Sobald jedoch Polyxene voll zur Wirklichkeit erwachte und merkte, wo sie war, erschrak sie, ja sie blickte mit Entsetzen umher. „Bin ich noch hier?“ sagte sie leise wie in tiefer Muthlosigkeit und rührender Klage. Das war genug für ihn. Ohne ein Wort hob er sie auf und trug sie aus dem Gemach, zum Thore und ins Freie hinaus. Noch war die Verwirrung im Hause so groß, daß ihn niemand seines Vorhabens wegen auch nur befragte. Und so lag das Kloster der Ursulinerinnen hinter Polyxene wie ein böser Traum, und für immer.

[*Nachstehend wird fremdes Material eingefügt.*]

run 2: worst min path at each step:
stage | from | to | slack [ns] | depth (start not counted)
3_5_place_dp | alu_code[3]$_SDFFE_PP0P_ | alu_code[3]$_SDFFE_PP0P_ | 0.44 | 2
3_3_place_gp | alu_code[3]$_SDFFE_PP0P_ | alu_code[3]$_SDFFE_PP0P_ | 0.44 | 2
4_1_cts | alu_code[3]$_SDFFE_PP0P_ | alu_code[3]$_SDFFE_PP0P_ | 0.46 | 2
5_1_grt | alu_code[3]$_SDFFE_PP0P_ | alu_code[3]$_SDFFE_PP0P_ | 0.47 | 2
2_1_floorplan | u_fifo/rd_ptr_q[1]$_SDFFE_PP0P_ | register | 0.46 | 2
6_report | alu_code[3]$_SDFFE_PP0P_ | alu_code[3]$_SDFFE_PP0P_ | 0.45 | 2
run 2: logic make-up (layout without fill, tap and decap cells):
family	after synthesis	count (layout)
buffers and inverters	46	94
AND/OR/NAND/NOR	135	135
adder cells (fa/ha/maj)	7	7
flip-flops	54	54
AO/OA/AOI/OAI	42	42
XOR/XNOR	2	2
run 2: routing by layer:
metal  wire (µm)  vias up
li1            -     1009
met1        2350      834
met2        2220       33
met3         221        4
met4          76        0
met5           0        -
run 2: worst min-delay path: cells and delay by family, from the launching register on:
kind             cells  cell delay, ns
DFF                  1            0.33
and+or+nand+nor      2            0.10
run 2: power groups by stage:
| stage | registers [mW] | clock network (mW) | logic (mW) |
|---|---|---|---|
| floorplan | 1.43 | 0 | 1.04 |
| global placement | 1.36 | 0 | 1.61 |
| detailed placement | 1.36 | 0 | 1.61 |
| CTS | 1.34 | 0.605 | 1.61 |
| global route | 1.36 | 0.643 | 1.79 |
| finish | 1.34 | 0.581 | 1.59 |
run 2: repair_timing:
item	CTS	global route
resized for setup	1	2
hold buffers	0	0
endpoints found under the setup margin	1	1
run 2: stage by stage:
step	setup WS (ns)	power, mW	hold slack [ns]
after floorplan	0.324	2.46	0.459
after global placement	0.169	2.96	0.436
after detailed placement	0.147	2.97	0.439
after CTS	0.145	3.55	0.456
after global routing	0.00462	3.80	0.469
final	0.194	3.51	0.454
===== config.mk =====
export PLATFORM = sky130hd
export DESIGN_NAME = temperature_abnormality_detector
export DESIGN_NICKNAME = d
export VERILOG_FILES = /design/src/rtl/temperature_abnormality_detector.sv
export SDC_FILE = /design/constraint.sdc
export NUM_CORES = 1
export LEC_CHECK = 0
export BUFFER_PORTS_ARGS = -buffer_cell sky130_fd_sc_hd__buf_2
export CAP_MARGIN = 10
export CORE_AREA = 2 2 67 69
export DETAILED_ROUTE_END_ITERATION = 16
export DIE_AREA = 0 0 69 71
export HOLD_SLACK_MARGIN = 0.02
export PLACE_DENSITY = 0.56
export SETUP_SLACK_MARGIN = 0.05
export SLEW_MARGIN = 25
export SYNTH_ARGS = -nofsm -noshare
export SYNTH_HDL_FRONTEND = slang
export SYNTH_SLANG_ARGS = --single-unit

===== constraint.sdc =====
create_clock -name clk -period 1.6 [get_ports clk]
set_input_delay 0.08 -clock clk [delete_from_list [all_inputs] [get_ports clk]]
set_output_delay 0.08 -clock clk [all_outputs]
set_load 0.01 [all_outputs]
==> src/rtl/sipo_pkg.sv <==
// Shared types and helpers for the serial-in parallel-out deserializer.
// The state enum doubles as the 1-bit encoding constants ST_IDLE / ST_RECV.
package sipo_pkg;

  typedef enum logic {
    ST_IDLE = 1'b0,
    ST_RECV = 1'b1
  } state_t;

  // Wide enough to hold 0..width inclusive.
  function automatic int cnt_width(input int width);
    return $clog2(width + 1);
  endfunction

endpackage
$ cat src/rtl/pipe_ctrl.sv
// pipe_ctrl: sequencing controller for the 5-stage in-order pipeline.
// Produces per-register write enables and flushes, operand forwarding
// selects, halt/error status and retire/stall performance counters.
module pipe_ctrl #(
  parameter int CNT_W       = 64,
  parameter int LSU_TIMEOUT = 1024
) (
  input  logic             clk,
  input  logic             rst,
  input  logic             id_valid,
  input  logic [4:0]       id_rs1,
  input  logic [4:0]       id_rs2,
  input  logic             id_use_rs1,
  input  logic             id_use_rs2,
  input  logic             ex_valid,
  input  logic [4:0]       ex_rd,
  input  logic             ex_rd_w_en,
  input  logic             ex_is_load,
  input  logic             ex_busy,
  input  logic             ex_branch_taken,
  input  logic             mem_valid,
  input  logic [4:0]       mem_rd,
  input  logic             mem_rd_w_en,
  input  logic             mem_lsu_req,
  input  logic             lsu_done,
  input  logic             wb_valid,
  input  logic             wb_ebreak,
  output logic             pc_wen,
  output logic             if_id_wen,
  output logic             id_ex_wen,
  output logic             ex_mem_wen,
  output logic             mem_wb_wen,
  output logic             if_id_flush,
  output logic             id_ex_flush,
  output logic             ex_mem_flush,
  output logic             mem_wb_flush,
  output logic [1:0]       fwd_rs1_sel,
  output logic [1:0]       fwd_rs2_sel,
  output logic             halted,
  output logic             err,
  output logic [CNT_W-1:0] retire_cnt,
  output logic [CNT_W-1:0] stall_cnt
);

  localparam int TMO_W = $clog2(LSU_TIMEOUT) + 1;
  localparam logic [TMO_W-1:0] TMO_LAST = TMO_W'(LSU_TIMEOUT - 1);

  typedef enum logic [1:0] {
    ST_RUN      = 2'd0,
    ST_LSU_WAIT = 2'd1,
    ST_HALT     = 2'd2,
    ST_ERR      = 2'd3
  } state_t;

  state_t             state_q, state_d;
  logic [TMO_W-1:0]   tmo_q, tmo_d;
  logic [CNT_W-1:0]   retire_cnt_q, retire_cnt_d;
  logic [CNT_W-1:0]   stall_cnt_q, stall_cnt_d;
  logic               halted_q, halted_d;
  logic               err_q, err_d;

  logic lsu_stall, exu_stall, load_use, redirect;
  logic active;

  // Hazard conditions decoded from the pipeline register status
  always_comb begin
    lsu_stall = mem_valid & mem_lsu_req & ~lsu_done;
    exu_stall = ex_valid & ex_busy;
    load_use  = id_valid & ex_valid & ex_is_load & (ex_rd != 5'd0) &
                ((id_use_rs1 & (id_rs1 == ex_rd)) |
                 (id_use_rs2 & (id_rs2 == ex_rd)));
    redirect  = ex_valid & ex_branch_taken;
    active    = (state_q == ST_RUN) || (state_q == ST_LSU_WAIT);
  end

  // Priority-resolved write enables and flushes; only the top condition applies
  always_comb begin
    pc_wen       = 1'b1;
    if_id_wen    = 1'b1;
    id_ex_wen    = 1'b1;
    ex_mem_wen   = 1'b1;
    mem_wb_wen   = 1'b1;
    if_id_flush  = 1'b0;
    id_ex_flush  = 1'b0;
    ex_mem_flush = 1'b0;
    mem_wb_flush = 1'b0;
    if (!rst || !active) begin
      pc_wen       = 1'b0;
      if_id_wen    = 1'b0;
      id_ex_wen    = 1'b0;
      ex_mem_wen   = 1'b0;
      mem_wb_wen   = 1'b0;
      if_id_flush  = 1'b1;
      id_ex_flush  = 1'b1;
      ex_mem_flush = 1'b1;
      mem_wb_flush = 1'b1;
    end else if (lsu_stall) begin
      // Freeze everything up to MEM and bubble WB
      pc_wen       = 1'b0;
      if_id_wen    = 1'b0;
      id_ex_wen    = 1'b0;
      ex_mem_wen   = 1'b0;
      mem_wb_flush = 1'b1;
    end else if (exu_stall) begin
      // Hold front end while EX iterates; let MEM drain into WB
      pc_wen       = 1'b0;
      if_id_wen    = 1'b0;
      id_ex_wen    = 1'b0;
      ex_mem_flush = 1'b1;
    end else if (redirect) begin
      // PC loads the branch target; squash the two younger instructions
      if_id_flush  = 1'b1;
      id_ex_flush  = 1'b1;
    end else if (load_use) begin
      // Hold the consumer in ID one cycle, insert a bubble into EX
      pc_wen       = 1'b0;
      if_id_wen    = 1'b0;
      id_ex_flush  = 1'b1;
    end
  end

  // Operand forwarding selects; the younger EX result wins over MEM, x0 never forwards
  always_comb begin
    fwd_rs1_sel = 2'b00;
    fwd_rs2_sel = 2'b00;
    if (rst) begin
      if (ex_valid && ex_rd_w_en && !ex_is_load && ex_rd != 5'd0 && ex_rd == id_rs1)
        fwd_rs1_sel = 2'b01;
      else if (mem_valid && mem_rd_w_en && mem_rd != 5'd0 && mem_rd == id_rs1)
        fwd_rs1_sel = 2'b10;
      if (ex_valid && ex_rd_w_en && !ex_is_load && ex_rd != 5'd0 && ex_rd == id_rs2)
        fwd_rs2_sel = 2'b01;
      else if (mem_valid && mem_rd_w_en && mem_rd != 5'd0 && mem_rd == id_rs2)
        fwd_rs2_sel = 2'b10;
    end
  end

  // Next state, LSU timeout tracking and counter updates
  always_comb begin
    state_d = state_q;
    tmo_d   = '0;
    case (state_q)
      ST_RUN: begin
        if (lsu_stall) state_d = ST_LSU_WAIT;
      end
      ST_LSU_WAIT: begin
        if (lsu_done) begin
          state_d = ST_RUN;
        end else begin
          tmo_d = tmo_q + TMO_W'(1);
          if (tmo_d == TMO_LAST) state_d = ST_ERR;
        end
      end
      default: state_d = state_q;
    endcase
    // An ebreak reaching WB stops the core regardless of LSU progress
    if (active && wb_valid && wb_ebreak) state_d = ST_HALT;
    if (state_d != ST_LSU_WAIT) tmo_d = '0;

    retire_cnt_d = retire_cnt_q;
    stall_cnt_d  = stall_cnt_q;
    if (active && wb_valid) retire_cnt_d = retire_cnt_q + CNT_W'(1);
    if (active && !pc_wen)  stall_cnt_d  = stall_cnt_q + CNT_W'(1);

    halted_d = (state_d == ST_HALT);
    err_d    = (state_d == ST_ERR);
  end

  // State and counter registers with synchronous active-low reset
  always_ff @(posedge clk) begin
    if (!rst) begin
      state_q      <= ST_RUN;
      tmo_q        <= '0;
      retire_cnt_q <= '0;
      stall_cnt_q  <= '0;
      halted_q     <= 1'b0;
      err_q        <= 1'b0;
    end else begin
      state_q      <= state_d;
      tmo_q        <= tmo_d;
      retire_cnt_q <= retire_cnt_d;
      stall_cnt_q  <= stall_cnt_d;
      halted_q     <= halted_d;
      err_q        <= err_d;
    end
  end

  assign halted     = halted_q;
  assign err        = err_q;
  assign retire_cnt = retire_cnt_q;
  assign stall_cnt  = stall_cnt_q;

endmodule
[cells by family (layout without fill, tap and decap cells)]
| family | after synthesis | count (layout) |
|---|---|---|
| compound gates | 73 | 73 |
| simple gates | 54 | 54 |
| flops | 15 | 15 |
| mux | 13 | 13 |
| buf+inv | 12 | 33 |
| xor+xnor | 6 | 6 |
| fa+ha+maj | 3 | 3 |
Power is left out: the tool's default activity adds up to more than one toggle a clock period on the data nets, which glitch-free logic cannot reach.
<file path="src/rtl/mem_pkg.sv">
// Shared encodings, tracker entry layout and byte-lane helpers
// for the EXE/MEM data-memory path.
package mem_pkg;

  localparam logic [1:0] SZ_B = 2'd0;
  localparam logic [1:0] SZ_H = 2'd1;
  localparam logic [1:0] SZ_W = 2'd2;

  typedef struct packed {
    logic        is_load;
    logic [1:0]  size;
    logic        uns;
    logic [1:0]  addr;
    logic        done;
    logic        cancelled;
    logic [31:0] rdata;
  } mem_ent_t;

  function automatic logic [3:0] wstrb_gen(
    input logic [1:0] size,
    input logic [1:0] a
  );
    logic [3:0] s;
    s = 4'b0000;
    case (size)
      SZ_B:    s = 4'b0001 << a;
      SZ_H:    s = a[1] ? 4'b1100 : 4'b0011;
      SZ_W:    s = 4'b1111;
      default: s = 4'b0000;
    endcase
    return s;
  endfunction

  function automatic logic [31:0] wdata_rep(
    input logic [1:0]  size,
    input logic [31:0] d
  );
    logic [31:0] r;
    case (size)
      SZ_B:    r = {4{d[7:0]}};
      SZ_H:    r = {2{d[15:0]}};
      default: r = d;
    endcase
    return r;
  endfunction

  function automatic logic [31:0] load_ext(
    input logic [1:0]  size,
    input logic        uns,
    input logic [1:0]  a,
    input logic [31:0] d
  );
    logic [7:0]  b;
    logic [15:0] h;
    logic [31:0] r;
    b = d[{a, 3'b000} +: 8];
    h = a[1] ? d[31:16] : d[15:0];
    case (size)
      SZ_B:    r = {{24{b[7] & ~uns}}, b};
      SZ_H:    r = {{16{h[15] & ~uns}}, h};
      default: r = d;
    endcase
    return r;
  endfunction

endpackage

</file>
<file path="src/rtl/load_ext_unit.sv">
// Sign/zero extension of raw load data by size, signedness
// and byte offset; shared with the MEM stage.
module load_ext_unit
  import mem_pkg::*;
(
  input  logic [1:0]  size_i,
  input  logic        unsigned_i,
  input  logic [1:0]  addr_i,
  input  logic [31:0] rdata_i,
  output logic [31:0] data_o
);

  assign data_o = load_ext(size_i, unsigned_i, addr_i, rdata_i);

endmodule

</file>
<file path="src/rtl/mem_req_tracker.sv">
// In-order tracker for outstanding sram-like data requests with
// flush cancellation and a backpressured response port.
module mem_req_tracker
  import mem_pkg::*;
#(
  parameter int DEPTH  = 2,
  parameter int ADDR_W = 32
) (
  input  logic              clk,
  input  logic              reset,
  input  logic              req_valid,
  input  logic              req_load,
  input  logic              req_store,
  input  logic [1:0]        req_size,
  input  logic              req_unsigned,
  input  logic [ADDR_W-1:0] req_addr,
  input  logic [31:0]       req_wdata,
  input  logic              req_kill,
  output logic              req_ready,
  output logic              req_ale,
  input  logic              flush,
  output logic              data_sram_req,
  output logic              data_sram_wr,
  output logic [1:0]        data_sram_size,
  output logic [3:0]        data_sram_wstrb,
  output logic [ADDR_W-1:0] data_sram_addr,
  output logic [31:0]       data_sram_wdata,
  input  logic              data_sram_addr_ok,
  input  logic              data_sram_data_ok,
  input  logic [31:0]       data_sram_rdata,
  output logic              resp_valid,
  input  logic              resp_ready,
  output logic              resp_is_store,
  output logic [31:0]       resp_rdata,
  output logic              busy,
  output logic              proto_err
);

  localparam int PW = (DEPTH > 1) ? $clog2(DEPTH) : 1;
  localparam int CW = $clog2(DEPTH + 1);

  function automatic logic [PW-1:0] inc(input logic [PW-1:0] p);
    return (p == PW'(DEPTH - 1)) ? '0 : p + PW'(1);
  endfunction

  mem_ent_t      ent_q [DEPTH];
  mem_ent_t      ent_d [DEPTH];
  logic [PW-1:0] alloc_q, alloc_d;
  logic [PW-1:0] ret_q, ret_d;
  logic [PW-1:0] dlv_q, dlv_d;
  logic [CW-1:0] count_q, count_d;
  logic [CW-1:0] pend_q, pend_d;
  logic          perr_q, perr_d;

  logic          is_mem, full;
  logic          alloc, cpl, retire;
  logic          head_live;
  mem_ent_t      head;
  logic [31:0]   ext_data;

  assign is_mem = req_load | req_store;
  assign full   = (count_q == CW'(DEPTH));

  assign req_ale = req_valid & is_mem &
    (((req_size == SZ_W) & (req_addr[1:0] != 2'b00)) |
     ((req_size == SZ_H) & req_addr[0]));

  assign data_sram_req = req_valid & is_mem & ~req_ale &
                         ~req_kill & ~flush & ~full;
  assign data_sram_wr    = data_sram_req & req_store;
  assign data_sram_size  = req_size;
  assign data_sram_addr  = req_addr;
  assign data_sram_wstrb = req_store ?
    wstrb_gen(req_size, req_addr[1:0]) : 4'b0000;
  assign data_sram_wdata = wdata_rep(req_size, req_wdata);

  assign req_ready = ~req_valid | ~is_mem | req_ale | req_kill |
                     (data_sram_req & data_sram_addr_ok);

  assign head      = ent_q[dlv_q];
  assign head_live = (count_q != '0) & head.done;

  load_ext_unit u_ext (
    .size_i     (head.size),
    .unsigned_i (head.uns),
    .addr_i     (head.addr),
    .rdata_i    (head.rdata),
    .data_o     (ext_data)
  );

  assign resp_valid    = head_live & ~head.cancelled & ~flush;
  assign resp_is_store = ~head.is_load;
  assign resp_rdata    = head.is_load ? ext_data : 32'h0;

  assign alloc  = data_sram_req & data_sram_addr_ok;
  assign cpl    = data_sram_data_ok & (pend_q != '0);
  // Cancelled heads drain without a handshake.
  assign retire = (resp_valid & resp_ready) |
                  (head_live & head.cancelled);

  assign busy      = (count_q != '0);
  assign proto_err = perr_q;

  always_comb begin
    ent_d   = ent_q;
    alloc_d = alloc_q;
    ret_d   = ret_q;
    dlv_d   = dlv_q;
    perr_d  = perr_q | (data_sram_data_ok & (pend_q == '0));
    if (flush) begin
      for (int i = 0; i < DEPTH; i++) ent_d[i].cancelled = 1'b1;
    end
    if (cpl) begin
      ent_d[ret_q].done  = 1'b1;
      ent_d[ret_q].rdata = data_sram_rdata;
      ret_d = inc(ret_q);
    end
    if (alloc) begin
      ent_d[alloc_q] = '{
        is_load:   req_load,
        size:      req_size,
        uns:       req_unsigned,
        addr:      req_addr[1:0],
        done:      1'b0,
        cancelled: 1'b0,
        rdata:     32'h0
      };
      alloc_d = inc(alloc_q);
    end
    if (retire) dlv_d = inc(dlv_q);
    count_d = count_q + CW'(alloc) - CW'(retire);
    pend_d  = pend_q + CW'(alloc) - CW'(cpl);
  end

  always_ff @(posedge clk) begin
    if (reset) begin
      for (int i = 0; i < DEPTH; i++) ent_q[i] <= '0;
      alloc_q <= '0;
      ret_q   <= '0;
      dlv_q   <= '0;
      count_q <= '0;
      pend_q  <= '0;
      perr_q  <= 1'b0;
    end else begin
      ent_q   <= ent_d;
      alloc_q <= alloc_d;
      ret_q   <= ret_d;
      dlv_q   <= dlv_d;
      count_q <= count_d;
      pend_q  <= pend_d;
      perr_q  <= perr_d;
    end
  end

endmodule

</file>
<file path="src/rtl/mem_access_stage.sv">
// mem_access_stage: MEM pipeline stage between the EX/MEM and MEM/WB registers.
// Drives a req/gnt/rvalid data-memory bus, aligns store data to byte lanes,
// formats load data, and stalls upstream while a bus access is in flight.
// Optional build macro: MEM_MISALIGN_TRAP_EN (misaligned half/word accesses
// are trapped in one cycle without a bus request and flagged on misalign_o).
module mem_access_stage #(
  parameter int DATA_W     = 32,
  parameter int RF_ADDRESS = 5,
  parameter int PC_W       = 9,
  parameter int DM_ADDRESS = 9
) (
  input  logic                  clk,
  input  logic                  reset,
  input  logic                  in_valid,
  input  logic [DATA_W-1:0]     in_aluresult,
  input  logic [DATA_W-1:0]     in_memwritedata,
  input  logic [RF_ADDRESS-1:0] in_rd,
  input  logic [PC_W-1:0]       in_pcplus4,
  input  logic                  in_regwrite,
  input  logic                  in_memread,
  input  logic                  in_memwrite,
  input  logic [1:0]            in_memtoreg,
  input  logic [2:0]            in_readdatasel,
  input  logic [1:0]            in_writedatasel,
  output logic                  stall_o,
  output logic                  dmem_req,
  output logic                  dmem_we,
  output logic [DM_ADDRESS-1:0] dmem_addr,
  output logic [DATA_W-1:0]     dmem_wdata,
  output logic [3:0]            dmem_be,
  input  logic                  dmem_gnt,
  input  logic                  dmem_rvalid,
  input  logic [DATA_W-1:0]     dmem_rdata,
  output logic                  wb_valid,
  output logic                  wb_regwrite,
  output logic [1:0]            wb_memtoreg,
  output logic [RF_ADDRESS-1:0] wb_rd,
  output logic [DATA_W-1:0]     wb_aluresult,
  output logic [DATA_W-1:0]     wb_readdata,
  output logic [PC_W-1:0]       wb_pcplus4
`ifdef MEM_MISALIGN_TRAP_EN
  ,
  output logic                  misalign_o
`endif
);

  typedef enum logic [1:0] {IDLE, REQ, RESP} state_t;

  localparam logic [2:0] LW  = 3'b000;
  localparam logic [2:0] LB  = 3'b001;
  localparam logic [2:0] LH  = 3'b010;
  localparam logic [2:0] LBU = 3'b011;
  localparam logic [2:0] LHU = 3'b100;
  localparam logic [1:0] SB  = 2'b01;
  localparam logic [1:0] SH  = 2'b10;

  state_t state_q, state_d;

  logic              mem_op;
  logic              mis;
  logic [1:0]        off;
  logic [3:0]        st_be;
  logic [DATA_W-1:0] st_wdata;
  logic              cap;
  logic [DATA_W-1:0] rdata_fmt;
  logic [DATA_W-1:0] rdata_nxt;

  // Latched request, held stable on the bus until granted
  logic [DM_ADDRESS-1:0] addr_q;
  logic [DATA_W-1:0]     wdata_q;
  logic [3:0]            be_q;
  logic                  we_q;
  logic [1:0]            off_q;
  logic [2:0]            rsel_q;

  // memread+memwrite together is a store, so memwrite alone picks direction
  assign mem_op = in_valid & (in_memread | in_memwrite);
  assign off    = in_aluresult[1:0];

  // Store lane alignment: replicate narrow data on every lane, select via be
  always_comb begin
    st_be    = 4'b1111;
    st_wdata = in_memwritedata;
    case (in_writedatasel)
      SB: begin
        st_be    = 4'b0001 << off;
        st_wdata = {(DATA_W/8){in_memwritedata[7:0]}};
      end
      SH: begin
        st_be    = off[1] ? 4'b1100 : 4'b0011;
        st_wdata = {(DATA_W/16){in_memwritedata[15:0]}};
      end
      default: ;
    endcase
  end

`ifdef MEM_MISALIGN_TRAP_EN
  logic acc_half, acc_word;
  // Classify access width; undefined load/store codes count as word
  always_comb begin
    acc_half = 1'b0;
    acc_word = 1'b0;
    if (in_memwrite) begin
      acc_half = (in_writedatasel == SH);
      acc_word = (in_writedatasel != SH) && (in_writedatasel != SB);
    end else begin
      acc_half = (in_readdatasel == LH) || (in_readdatasel == LHU);
      acc_word = !acc_half && (in_readdatasel != LB) && (in_readdatasel != LBU);
    end
  end
  assign mis = mem_op & ((acc_half & off[0]) | (acc_word & (off != 2'b00)));
`else
  assign mis = 1'b0;
`endif

  // Load formatting from the latched lane offset and load type
  always_comb begin
    logic [7:0]  b;
    logic [15:0] h;
    b         = dmem_rdata[8*off_q +: 8];
    h         = off_q[1] ? dmem_rdata[31:16] : dmem_rdata[15:0];
    rdata_fmt = dmem_rdata;
    case (rsel_q)
      LB:      rdata_fmt = {{(DATA_W-8){b[7]}}, b};
      LBU:     rdata_fmt = {{(DATA_W-8){1'b0}}, b};
      LH:      rdata_fmt = {{(DATA_W-16){h[15]}}, h};
      LHU:     rdata_fmt = {{(DATA_W-16){1'b0}}, h};
      default: rdata_fmt = dmem_rdata;
    endcase
  end

  // State register
  always_ff @(posedge clk or negedge reset) begin
    if (!reset) state_q <= IDLE;
    else        state_q <= state_d;
  end

  // Next state, stall and MEM/WB capture strobe
  always_comb begin
    state_d   = state_q;
    stall_o   = 1'b0;
    cap       = 1'b0;
    rdata_nxt = '0;
    case (state_q)
      IDLE: begin
        if (mem_op && !mis) begin
          stall_o = 1'b1;
          state_d = REQ;
        end else begin
          cap = 1'b1;
        end
      end
      REQ: begin
        if (dmem_gnt && we_q) begin
          cap     = 1'b1;
          state_d = IDLE;
        end else if (dmem_gnt) begin
          stall_o = 1'b1;
          state_d = RESP;
        end else begin
          stall_o = 1'b1;
        end
      end
      RESP: begin
        if (dmem_rvalid) begin
          cap       = 1'b1;
          rdata_nxt = rdata_fmt;
          state_d   = IDLE;
        end else begin
          stall_o = 1'b1;
        end
      end
      default: state_d = IDLE;
    endcase
  end

  assign dmem_req   = (state_q == REQ);
  assign dmem_we    = we_q;
  assign dmem_addr  = addr_q;
  assign dmem_wdata = wdata_q;
  assign dmem_be    = be_q;

  // Latch the bus request when an access launches from IDLE
  always_ff @(posedge clk or negedge reset) begin
    if (!reset) begin
      addr_q  <= '0;
      wdata_q <= '0;
      be_q    <= '0;
      we_q    <= 1'b0;
      off_q   <= '0;
      rsel_q  <= '0;
    end else if (state_q == IDLE && mem_op) begin
      addr_q  <= in_aluresult[DM_ADDRESS+1:2];
      wdata_q <= st_wdata;
      be_q    <= st_be;
      we_q    <= in_memwrite;
      off_q   <= off;
      rsel_q  <= in_readdatasel;
    end
  end

  // MEM/WB register; stalled cycles emit a bubble so WB never repeats a write
  always_ff @(posedge clk or negedge reset) begin
    if (!reset) begin
      wb_valid     <= 1'b0;
      wb_regwrite  <= 1'b0;
      wb_memtoreg  <= '0;
      wb_rd        <= '0;
      wb_aluresult <= '0;
      wb_readdata  <= '0;
      wb_pcplus4   <= '0;
    end else if (cap) begin
      wb_valid     <= in_valid;
      wb_regwrite  <= in_valid & in_regwrite & ~mis;
      wb_memtoreg  <= in_memtoreg;
      wb_rd        <= in_rd;
      wb_aluresult <= in_aluresult;
      wb_readdata  <= rdata_nxt;
      wb_pcplus4   <= in_pcplus4;
    end else begin
      wb_valid    <= 1'b0;
      wb_regwrite <= 1'b0;
    end
  end

`ifdef MEM_MISALIGN_TRAP_EN
  // One-cycle trap flag, aligned with the MEM/WB capture
  always_ff @(posedge clk or negedge reset) begin
    if (!reset) misalign_o <= 1'b0;
    else        misalign_o <= cap & mis;
  end
`endif

endmodule

</file>
### src/rtl/gray_to_binary.sv
// Combinational Gray-to-binary decoder; also used by CDC pointer comparators.
module gray_to_binary
  import gray_pkg::*;
#(
  parameter int unsigned WIDTH = 4
) (
  input  logic [WIDTH-1:0] gray,
  output logic [WIDTH-1:0] bin_c
);

  assign bin_c = WIDTH'(g2b(GRAY_MAX_W'(gray)));

endmodule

Draußen gewahrte der Oberjägermeister, den die Liebe nicht hinderte, sich scharf umzublicken, in geringer Entfernung im Abendnebel den wohlbekannten Umriß der Kutsche von der Herrenmühle. Da fiel es ihm aufs Herz, daß der Freudenschreck über das, was ihrer jetzt wartete, Polyxene leicht gefährlich werden könnte. Er trat vor sie hin, ihr so jenen Anblick verdeckend, nahm ihre Hände fest in die seinen und sagte: „Das Gute pflegt so wenig allein zu kommen wie das Böse. Ihr seid Euerer Heimath wiedergegeben, Süße, und mir, dem Ihr das Licht der Augen seid – was wäre nun der höchste Wunsch Eueres Herzens? Denn vielleicht –“

„Ach, daß Lutz lebte,“ unterbrach sie ihn da, „daß Lutz lebte und froh wäre wie sonst und bei uns! Ach, Lutz – Lutz –“

Sie schrie auf – sie flog von ihm fort auf den zu, der sich ihr vom Wagen her entgegenwarf, und dann mußte der Herr von Nievern zusehen – und nicht ohne eine Regung leisen Neides auf den junge Schlingel that er das – wie die beiden Verwandten einander in den Armen lagen, wie das Fräulein am Halse des Knaben schluchzte vor Lust und wie sie ihn küßte, küßte – den Teufel auch, so leer dabei zu stehen! Aber er wußte doch nun, wie zärtlich sie küssen konnte, und diese Erfahrung sollte nicht an ihm verloren sein!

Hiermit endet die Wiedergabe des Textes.